The research uncovers how p28 binds to HDM2, blocking its interaction with p53, which is a new mechanism for azurin-based peptides in cancer therapy.

Findings

p28 effectively blocks HDM2's hydrophobic pocket

p28 stabilizes p53 by preventing HDM2 binding

p28 enhances p53's tumor-suppressive activities

Abstract

Azurin and its derived peptides, notably p28, exhibit significant anticancer properties, primarily by stabilizing the tumor suppressor protein p53 and preventing its degradation. Previous studies have shown that p28 binds to p53's DNA-binding domain, protecting it from degradation mechanisms. Expanding on these findings, our research explored whether p28 acts on additional cancer pathways beyond p53 stabilization. Specifically, we examined the interactions between p28 and Human Double Minute 2 (HDM2), a protein that downregulates p53's tumor-suppressive activity by binding to its transactivation domain (TAD). HDM2 is crucial in diminishing p53's function, and our study aimed to determine if p28 disrupts this HDM2-p53 interaction.

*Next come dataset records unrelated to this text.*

`src/rtl/twiddle_mult_108.sv`:
```
// Twiddle multiplier between the column and row DFT stages of the 4x27 FFT.
// Generates (row*col) mod TW_N ROM addresses and applies the Q10 twiddle with round/saturate.
module twiddle_mult_108 #(
   parameter int DW      = 16,
   parameter int ROWS    = 4,
   parameter int COLS    = 27,
   parameter int TW_N    = 108,
   parameter int TW_LAT  = 0,
   parameter int INVERSE = 0
) (
   input  logic                 clk,
   input  logic                 rst_n,
   input  logic                 in_valid,
   input  logic                 in_sof,
   input  logic signed [DW-1:0] in_re,
   input  logic signed [DW-1:0] in_im,
   output logic [10:0]          tw_addr,
   input  logic signed [17:0]   tw_re,
   input  logic signed [17:0]   tw_im,
   output logic                 out_valid,
   output logic                 out_sof,
   output logic                 out_last,
   output logic signed [DW-1:0] out_re,
   output logic signed [DW-1:0] out_im
);
   localparam int AW = 11;
   localparam int CW = $clog2(COLS + 1);
   localparam int RW = $clog2(ROWS + 1);
   localparam int PW = DW + 20;
   localparam logic signed [PW-1:0] SMAX = PW'((64'sd1 <<< (DW - 1)) - 64'sd1);
   localparam logic signed [PW-1:0] SMIN = -SMAX - PW'(1);

   function automatic logic signed [DW-1:0] rnd_sat(input logic signed [PW-1:0] p);
      logic signed [PW-1:0] r;
      r = (p + PW'(512)) >>> 10;
      if (r > SMAX)      return SMAX[DW-1:0];
      else if (r < SMIN) return SMIN[DW-1:0];
      else               return r[DW-1:0];
   endfunction

   logic          active;
   logic [RW-1:0] row, row_cur;
   logic [CW-1:0] col, col_cur;
   logic [AW-1:0] acc, acc_cur, acc_step;
   logic          start, take, col_wrap, frame_end;

   // An in_sof sample always starts at index 0, even mid-frame.
   always_comb begin
      start     = in_valid && in_sof;
      take      = in_valid && (in_sof || active);
      row_cur   = start ? '0 : row;
      col_cur   = start ? '0 : col;
      acc_cur   = start ? '0 : acc;
      col_wrap  = (col_cur == CW'(COLS - 1));
      frame_end = col_wrap && (row_cur == RW'(ROWS - 1));
      acc_step  = acc_cur + AW'(row_cur);
      if (acc_step >= AW'(TW_N)) acc_step = acc_step - AW'(TW_N);
   end

   assign tw_addr = acc_cur;

   always_ff @(posedge clk or negedge rst_n) begin
      if (!rst_n) begin
         active <= 1'b0;
         row    <= '0;
         col    <= '0;
         acc    <= '0;
      end else if (take) begin
         if (frame_end) begin
            active <= 1'b0;
            row    <= '0;
            col    <= '0;
            acc    <= '0;
         end else if (col_wrap) begin
            active <= 1'b1;
            row    <= row_cur + RW'(1);
            col    <= '0;
            acc    <= '0;
         end else begin
            active <= 1'b1;
            row    <= row_cur;
            col    <= col_cur + CW'(1);
            acc    <= acc_step;
         end
      end
   end

   // ---- ROM alignment: delay sample and flags to meet the twiddle ----
   logic                 a_vld, a_sof, a_last;
   logic signed [DW-1:0] a_re, a_im;

   generate
      if (TW_LAT == 0) begin : g_comb_rom
         assign a_vld  = take;
         assign a_sof  = start;
         assign a_last = take && frame_end;
         assign a_re   = in_re;
         assign a_im   = in_im;
      end else begin : g_reg_rom
         logic [TW_LAT-1:0]         vld_sr, sof_sr, last_sr;
         logic [TW_LAT-1:0][DW-1:0] re_sr, im_sr;

         always_ff @(posedge clk or negedge rst_n) begin
            if (!rst_n) begin
               vld_sr  <= '0;
               sof_sr  <= '0;
               last_sr <= '0;
            end else begin
               vld_sr[0]  <= take;
               sof_sr[0]  <= start;
               last_sr[0] <= take && frame_end;
               for (int i = 1; i < TW_LAT; i++) begin
                  vld_sr[i]  <= vld_sr[i-1];
                  sof_sr[i]  <= sof_sr[i-1];
                  last_sr[i] <= last_sr[i-1];
               end
            end
         end

         always_ff @(posedge clk) begin
            re_sr[0] <= in_re;
            im_sr[0] <= in_im;
            for (int i = 1; i < TW_LAT; i++) begin
               re_sr[i] <= re_sr[i-1];
               im_sr[i] <= im_sr[i-1];
            end
         end

         assign a_vld  = vld_sr[TW_LAT-1];
         assign a_sof  = sof_sr[TW_LAT-1];
         assign a_last = last_sr[TW_LAT-1];
         assign a_re   = re_sr[TW_LAT-1];
         assign a_im   = im_sr[TW_LAT-1];
      end
   endgenerate

   // ---- Stage A: full-precision complex products ----
   logic signed [PW-1:0] xr, xi, wr, wi, mr, mi;
   logic signed [PW-1:0] p_re_p0, p_im_p0;
   logic                 vld_p0, sof_p0, last_p0;

   // tw_im is widened before negation so -(-2^17) stays representable.
   always_comb begin
      xr = PW'(a_re);
      xi = PW'(a_im);
      wr = PW'(tw_re);
      wi = (INVERSE != 0) ? -PW'(tw_im) : PW'(tw_im);
      mr = xr * wr - xi * wi;
      mi = xr * wi + xi * wr;
   end

   always_ff @(posedge clk or negedge rst_n) begin
      if (!rst_n) begin
         vld_p0  <= 1'b0;
         sof_p0  <= 1'b0;
         last_p0 <= 1'b0;
      end else begin
         vld_p0  <= a_vld;
         sof_p0  <= a_vld && a_sof;
         last_p0 <= a_vld && a_last;
      end
   end

   always_ff @(posedge clk) begin
      if (a_vld) begin
         p_re_p0 <= mr;
         p_im_p0 <= mi;
      end
   end

   // ---- Stage B: round, saturate and register outputs ----
   always_ff @(posedge clk or negedge rst_n) begin
      if (!rst_n) begin
         out_valid <= 1'b0;
         out_sof   <= 1'b0;
         out_last  <= 1'b0;
         out_re    <= '0;
         out_im    <= '0;
      end else begin
         out_valid <= vld_p0;
         out_sof   <= sof_p0;
         out_last  <= last_p0;
         if (vld_p0) begin
            out_re <= rnd_sat(p_re_p0);
            out_im <= rnd_sat(p_im_p0);
         end
      end
   end
endmodule

```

Using HADDOCK docking and molecular dynamics simulations, we identified three stable conformations of the HDM2-p28 complex. These conformations effectively block HDM2's hydrophobic pocket, allowing for sustained inter-chain interactions and showing favorable binding energies. Further analysis pinpointed essential residues in these interactions, and we calculated interaction energies using the Molecular Mechanics Poisson-Boltzmann Surface Area (MMPBSA) method. Our findings reveal that by blocking HDM2's binding sites, p28 helps maintain p53's transcriptional activity, thus enhancing its tumor-suppressive functions, including apoptosis and cell cycle arrest in cancer cells. This study enhances understanding of azurin-derived peptides' anticancer mechanisms and highlights p28's potential as a peptide-based anticancer agent. These findings also suggest the possibility of designing additional peptide therapies targeting HDM2 and other cancer-related pathways, opening new directions in anticancer therapeutics.